5. Considerar os silêncios
É importante dar espaço e compreender eventuais silêncios do usuário. Se necessário, pode-se deixá-lo mais à vontade para que pense a respeito, não responda algo ou dê um tempo antes de uma nova pergunta.
Silêncios ajudam na organização dos pensamentos e podem, é claro, ser reveladores sobre determinados problemas, vivências, “dores” etc.
6. Evitar entrar em embates
Pode ocorrer de algum usuário questionar o entrevistador de volta, perguntar se ele concorda ou discorda de algo ou pedir consentimento sobre se está certo ou não.
O entrevistador deve evitar entrar nesses diálogos e expressar suas opiniões, o que pode enviesar a abordagem.

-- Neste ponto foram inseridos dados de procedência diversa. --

### src/rtl/exec_pkg.sv
// -----------------------------------------------------------------------------
// exec_pkg
// Shared definitions for the execute-stage controller and its register file:
//   - default datapath / register-file geometry
//   - 3-bit ALU opcode constants (OP_ADD .. OP_XOR)
//   - controller FSM state encoding
//   - small helper deciding which opcodes are allowed to touch the carry flag
// -----------------------------------------------------------------------------
package exec_pkg;

    localparam int DW_DEF    = 16;
    localparam int NREGS_DEF = 8;
    localparam int RAW_DEF   = 3;

    localparam logic [2:0] OP_ADD = 3'b000;
    localparam logic [2:0] OP_SUB = 3'b001;
    localparam logic [2:0] OP_SHR = 3'b010;
    localparam logic [2:0] OP_SHL = 3'b011;
    localparam logic [2:0] OP_AND = 3'b100;
    localparam logic [2:0] OP_OR  = 3'b101;
    localparam logic [2:0] OP_NOT = 3'b110;
    localparam logic [2:0] OP_XOR = 3'b111;

    typedef enum logic [1:0] {
        S_IDLE = 2'b00,
        S_EXEC = 2'b01,
        S_WB   = 2'b10
    } state_e;

    // Only an ADD produces an architecturally meaningful carry; every other
    // opcode leaves the carry status flag untouched.
    function automatic logic op_updates_carry(input logic [2:0] op);
        return (op == OP_ADD);
    endfunction

endpackage

### src/rtl/alu_exec_ctrl_reg_file.sv
// -----------------------------------------------------------------------------
// alu_exec_ctrl_reg_file (module reg_file)
// NREGS x DW general register file.
//   - two combinational read ports (operand A / operand B)
//   - one combinational debug read port
//   - one synchronous write port
//   - r0 is hard-wired to zero: reads return 0, writes are dropped
//   - asynchronous active-low clear of every entry
// Ports:
//   clk, rst_n              clock, async active-low clear
//   rd_addr_a / rd_data_a   read port A
//   rd_addr_b / rd_data_b   read port B
//   dbg_addr  / dbg_data    debug read port
//   wr_en, wr_addr, wr_data write port (takes effect on rising edge)
// -----------------------------------------------------------------------------
module reg_file
    import exec_pkg::*;
#(
    parameter int DW    = DW_DEF,
    parameter int NREGS = NREGS_DEF,
    parameter int RAW   = RAW_DEF
) (
    input  logic           clk,
    input  logic           rst_n,
    input  logic [RAW-1:0] rd_addr_a,
    output logic [DW-1:0]  rd_data_a,
    input  logic [RAW-1:0] rd_addr_b,
    output logic [DW-1:0]  rd_data_b,
    input  logic [RAW-1:0] dbg_addr,
    output logic [DW-1:0]  dbg_data,
    input  logic           wr_en,
    input  logic [RAW-1:0] wr_addr,
    input  logic [DW-1:0]  wr_data
);

    logic [DW-1:0] regs_r [NREGS];
    logic          wr_ok_s;

    // r0 is never written, so its storage only ever holds the reset value.
    assign wr_ok_s = wr_en && (wr_addr != {RAW{1'b0}});

    // Register array: async clear, synchronous single write port.
    always_ff @(posedge clk or negedge rst_n) begin
        if (!rst_n) begin
            for (int i = 0; i < NREGS; i++) begin
                regs_r[i] <= {DW{1'b0}};
            end
        end else begin
            if (wr_ok_s) begin
                regs_r[wr_addr] <= wr_data;
            end
        end
    end

    // Read ports force r0 to zero explicitly rather than trusting storage.
    assign rd_data_a = (rd_addr_a == {RAW{1'b0}}) ? {DW{1'b0}} : regs_r[rd_addr_a];
    assign rd_data_b = (rd_addr_b == {RAW{1'b0}}) ? {DW{1'b0}} : regs_r[rd_addr_b];
    assign dbg_data  = (dbg_addr  == {RAW{1'b0}}) ? {DW{1'b0}} : regs_r[dbg_addr];

endmodule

O melhor é tentar devolver a pergunta do usuário com outra pergunta, de maneira que ajude ele a elaborar porque pensa daquela forma, porque quer o consentimento ou a opinião da outra pessoa.
7. Perguntar de novo e evitar suposições
Na dúvida, vale repetir uma pergunta ou refazê-la de outra maneira, imediatamente ou em outro momento da entrevista.

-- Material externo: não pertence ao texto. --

File: config.mk
export PLATFORM = sky130hd
export DESIGN_NAME = hazard_sb_ctrl_flat
export DESIGN_NICKNAME = d
export VERILOG_FILES = /design/src/rtl/hazard_sb_ctrl_pkg.sv /design/src/rtl/hazard_sb_ctrl_if.sv /design/src/rtl/hazard_sb_ctrl_scoreboard.sv /design/src/rtl/hazard_sb_ctrl.sv /design/src/flat_wrapper.sv
export SDC_FILE = /design/constraint.sdc
export NUM_CORES = 1
export LEC_CHECK = 0
export BUFFER_PORTS_ARGS = -buffer_cell sky130_fd_sc_hd__buf_2
export CORE_ASPECT_RATIO = 1.75
export CORE_UTILIZATION = 48
export DETAILED_ROUTE_END_ITERATION = 10
export MAX_ROUTING_LAYER = met4
export PLACE_DENSITY = 0.8
export SKIP_CTS_REPAIR_TIMING = 1
export SYNTH_ARGS = -nofsm -noshare
export SYNTH_HDL_FRONTEND = slang
export SYNTH_HIERARCHICAL = 1
export SYNTH_SLANG_ARGS = --single-unit
export TNS_END_PERCENT = 10
File: constraint.sdc
create_clock -name clk -period 3.4 [get_ports clk]
set_clock_uncertainty 0.15 [all_clocks]
set_input_delay 0.85 -clock clk [delete_from_list [all_inputs] [get_ports clk]]
set_output_delay 0.85 -clock clk [all_outputs]
set_load 0.01 [all_outputs]
File: src/rtl/hazard_sb_ctrl_pkg.sv
// Shared types and default constants for the scoreboard-based hazard controller.
// Also holds the helper that picks the redirect target for an exception.
package hazard_sb_ctrl_pkg;

   localparam logic [31:0] EXC_VECTOR_DEF = 32'hBFC00380;
   localparam logic [31:0] ERET_CODE_DEF  = 32'h0000000e;

   typedef enum logic {
      ST_IDLE  = 1'b0,
      ST_FLUSH = 1'b1
   } ctrl_state_t;

   // ERET returns to the saved EPC; every other exception enters the common vector.
   function automatic logic [31:0] exc_target(input logic        is_eret,
                                              input logic [31:0] epc,
                                              input logic [31:0] vector);
      return is_eret ? epc : vector;
   endfunction

endpackage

O que não cabe é o entrevistador ficar com lacunas acerca das opiniões do usuário ou, pior, tentar preenchê-las com suposições, com aquilo que “acha” que a pessoa quis dizer.
Às vezes, repetir determinadas perguntas de outra forma, também, podem revelar contradições na fala do usuário e ajudar a ter uma percepção mais precisa de seus hábitos.

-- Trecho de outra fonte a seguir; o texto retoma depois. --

==> src/rtl/btb_update_ctrl.sv <==
// -----------------------------------------------------------------------------
// btb_update_ctrl
//
// Single owner of the BTB write port. Arbitrates between commit-stage branch
// corrections (highest priority, written directly) and ID-stage predictor
// updates (queued in a small FIFO and drained when the port is free). On a
// clr_req pulse it flushes the FIFO and walks every BTB line once, writing
// valid=0, one line per cycle.
//
// Ports
//   clk, rst            clock, asynchronous active-low reset
//   id_valid/id_ready   ID update handshake; id_is_jump, id_pc, id_target payload
//   cm_valid/cm_ready   commit correction handshake; cm_is_jump, cm_pc, cm_target
//   clr_req             pulse: invalidate the whole table
//   clr_busy            sweep in progress
//   clr_done            one-cycle pulse alongside the final sweep write
//   upd_en              registered BTB write enable
//   upd_index           line to write (pc[INDEX_WIDTH+1:2])
//   upd_valid           valid bit to write
//   upd_is_jump         jump flag to write
//   upd_pc, upd_target  PC and target to write (BTB slices the tag itself)
// -----------------------------------------------------------------------------
module btb_update_ctrl #(
    parameter int ADDR_WIDTH  = 32,
    parameter int BTB_SIZE    = 64,
    parameter int INDEX_WIDTH = 6,
    parameter int FIFO_DEPTH  = 4
) (
    input  logic                   clk,
    input  logic                   rst,
    input  logic                   id_valid,
    output logic                   id_ready,
    input  logic                   id_is_jump,
    input  logic [ADDR_WIDTH-1:0]  id_pc,
    input  logic [ADDR_WIDTH-1:0]  id_target,
    input  logic                   cm_valid,
    output logic                   cm_ready,
    input  logic                   cm_is_jump,
    input  logic [ADDR_WIDTH-1:0]  cm_pc,
    input  logic [ADDR_WIDTH-1:0]  cm_target,
    input  logic                   clr_req,
    output logic                   clr_busy,
    output logic                   clr_done,
    output logic                   upd_en,
    output logic [INDEX_WIDTH-1:0] upd_index,
    output logic                   upd_valid,
    output logic                   upd_is_jump,
    output logic [ADDR_WIDTH-1:0]  upd_pc,
    output logic [ADDR_WIDTH-1:0]  upd_target
);

    localparam int PTR_W = $clog2(FIFO_DEPTH);
    localparam int CNT_W = PTR_W + 1;

    typedef enum logic {
        IDLE,
        SWEEP
    } state_t;

    // Source of the write registered at the next edge.
    typedef enum logic [1:0] {
        WR_NONE,
        WR_COMMIT,
        WR_FIFO,
        WR_CLEAR
    } wr_sel_t;

    typedef struct packed {
        logic                  is_jump;
        logic [ADDR_WIDTH-1:0] pc;
        logic [ADDR_WIDTH-1:0] target;
    } entry_t;

    state_t                 state, next_state;
    wr_sel_t                wr_sel;

    entry_t                 fifo_mem [FIFO_DEPTH];
    logic [PTR_W-1:0]       rd_ptr, wr_ptr;
    logic [CNT_W-1:0]       count;
    logic                   fifo_empty, fifo_full;
    logic                   push, pop, flush;
    entry_t                 head;

    logic [INDEX_WIDTH-1:0] sweep_idx;
    logic                   sweep_last;

    assign fifo_empty = (count == '0);
    assign fifo_full  = (count == CNT_W'(FIFO_DEPTH));
    assign head       = fifo_mem[rd_ptr];
    assign sweep_last = (sweep_idx == INDEX_WIDTH'(BTB_SIZE - 1));
    assign push       = id_valid && id_ready;

    // ---------------------------------------------------------------- FSM
    // NOTE: sequential state uses non-blocking (<=) so every register samples
    // pre-edge values; blocking here would create order-dependent races.
    always_ff @(posedge clk or negedge rst) begin
        if (!rst) state <= IDLE;
        else      state <= next_state;
    end

    always_comb begin
        next_state = state;
        case (state)
            IDLE:    if (clr_req)    next_state = SWEEP;
            SWEEP:   if (sweep_last) next_state = IDLE;
            default:                 next_state = IDLE;
        endcase
    end

    // Handshakes and write selection. A commit always wins the port; the FIFO
    // head is drained only when no commit is accepted. A commit to the same PC
    // as the head makes the queued update stale, so the head is dropped.
    // NOTE: every output is given a default first so no path leaves one
    // unassigned, which would otherwise infer a latch.
    always_comb begin
        cm_ready = 1'b0;
        id_ready = 1'b0;
        pop      = 1'b0;
        flush    = 1'b0;
        wr_sel   = WR_NONE;
        case (state)
            IDLE: begin
                cm_ready = !clr_req;
                id_ready = !clr_req && !fifo_full;
                if (clr_req) begin
                    flush = 1'b1;
                end else if (cm_valid) begin
                    wr_sel = WR_COMMIT;
                    pop    = !fifo_empty && (head.pc == cm_pc);
                end else if (!fifo_empty) begin
                    wr_sel = WR_FIFO;
                    pop    = 1'b1;
                end
            end
            SWEEP:   wr_sel = WR_CLEAR;
            default: wr_sel = WR_NONE;
        endcase
    end

    // ---------------------------------------------------------------- FIFO
    always_ff @(posedge clk or negedge rst) begin
        if (!rst) begin
            rd_ptr <= '0;
            wr_ptr <= '0;
            count  <= '0;
        end else if (flush) begin
            rd_ptr <= '0;
            wr_ptr <= '0;
            count  <= '0;
        end else begin
            if (push) wr_ptr <= wr_ptr + 1'b1;
            if (pop)  rd_ptr <= rd_ptr + 1'b1;
            case ({push, pop})
                2'b10:   count <= count + 1'b1;
                2'b01:   count <= count - 1'b1;
                default: count <= count;
            endcase
        end
    end

    // NOTE: storage is deliberately not reset; entries are only read when the
    // occupancy count says they were written.
    always_ff @(posedge clk) begin
        if (push) fifo_mem[wr_ptr] <= '{is_jump: id_is_jump, pc: id_pc, target: id_target};
    end

    // ---------------------------------------------------------------- sweep
    always_ff @(posedge clk or negedge rst) begin
        if (!rst) begin
            sweep_idx <= '0;
        end else if (state == SWEEP) begin
            sweep_idx <= sweep_last ? '0 : sweep_idx + 1'b1;
        end else begin
            sweep_idx <= '0;
        end
    end

    // ---------------------------------------------------------------- write port
    // Fields other than upd_en hold when nothing is written.
    always_ff @(posedge clk or negedge rst) begin
        if (!rst) begin
            upd_en      <= 1'b0;
            upd_index   <= '0;
            upd_valid   <= 1'b0;
            upd_is_jump <= 1'b0;
            upd_pc      <= '0;
            upd_target  <= '0;
            clr_busy    <= 1'b0;
            clr_done    <= 1'b0;
        end else begin
            upd_en   <= (wr_sel != WR_NONE);
            // Busy tracks the state being entered, so it drops together with
            // the final write and the done pulse.
            clr_busy <= (next_state == SWEEP);
            clr_done <= (state == SWEEP) && sweep_last;
            case (wr_sel)
                WR_COMMIT: begin
                    upd_index   <= cm_pc[INDEX_WIDTH+1:2];
                    upd_valid   <= 1'b1;
                    upd_is_jump <= cm_is_jump;
                    upd_pc      <= cm_pc;
                    upd_target  <= cm_target;
                end
                WR_FIFO: begin
                    upd_index   <= head.pc[INDEX_WIDTH+1:2];
                    upd_valid   <= 1'b1;
                    upd_is_jump <= head.is_jump;
                    upd_pc      <= head.pc;
                    upd_target  <= head.target;
                end
                WR_CLEAR: begin
                    upd_index   <= sweep_idx;
                    upd_valid   <= 1'b0;
                    upd_is_jump <= 1'b0;
                    upd_pc      <= '0;
                    upd_target  <= '0;
                end
                default: ;
            endcase
        end
    end

endmodule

8. Ouvir e prestar atenção no usuário
Entrevistá-lo como quem conversa de forma amigável e cordial com ele, olhando nos olhos, mas sem um ar de inquérito ou interrogatório.
Evitar desviar os olhos a pontos do ambiente ou, durante os relatos do usuário, deixar de prestar atenção a ele.
Isso pode fazê-lo perder a motivação no relato ou achar que não está correspondendo ao que se espera dele.
9. Falar sobre experiências, não sobre soluções (muito menos vender o produto)
Entrevistas devem ser sobre experiências do usuário, suas vivências e impressões. Elas não devem tratar de avaliações ou concordâncias com soluções, nem pedir ideias de soluções (em termos de produto) aos usuários.
Outro princípio básico é evitar vender o próprio produto ao usuário, compará-lo com concorrentes ou fazer perguntas que inclinem o usuário a dizer que gosta do produto, por exemplo.
São práticas abomináveis, que apenas tomam tempo do time e do usuário e não somam percepções sobre problemas e oportunidades.
Conclusão
Entrevistas com usuários são momentos que permitem entrar no universo subjetivo de outros seres humanos, o que pode revelar desejos e necessidades capazes de originar novos produtos/serviços ou reinventar produtos/serviços existentes.
Uma boa condução de entrevistas é uma das formas por excelência de se explorar esta dimensão, que outros métodos, como os quantitativos, não conseguem abordar. Pode-se dizer que há um misto de “arte” e “ciência” no ato de entrevistar pessoas.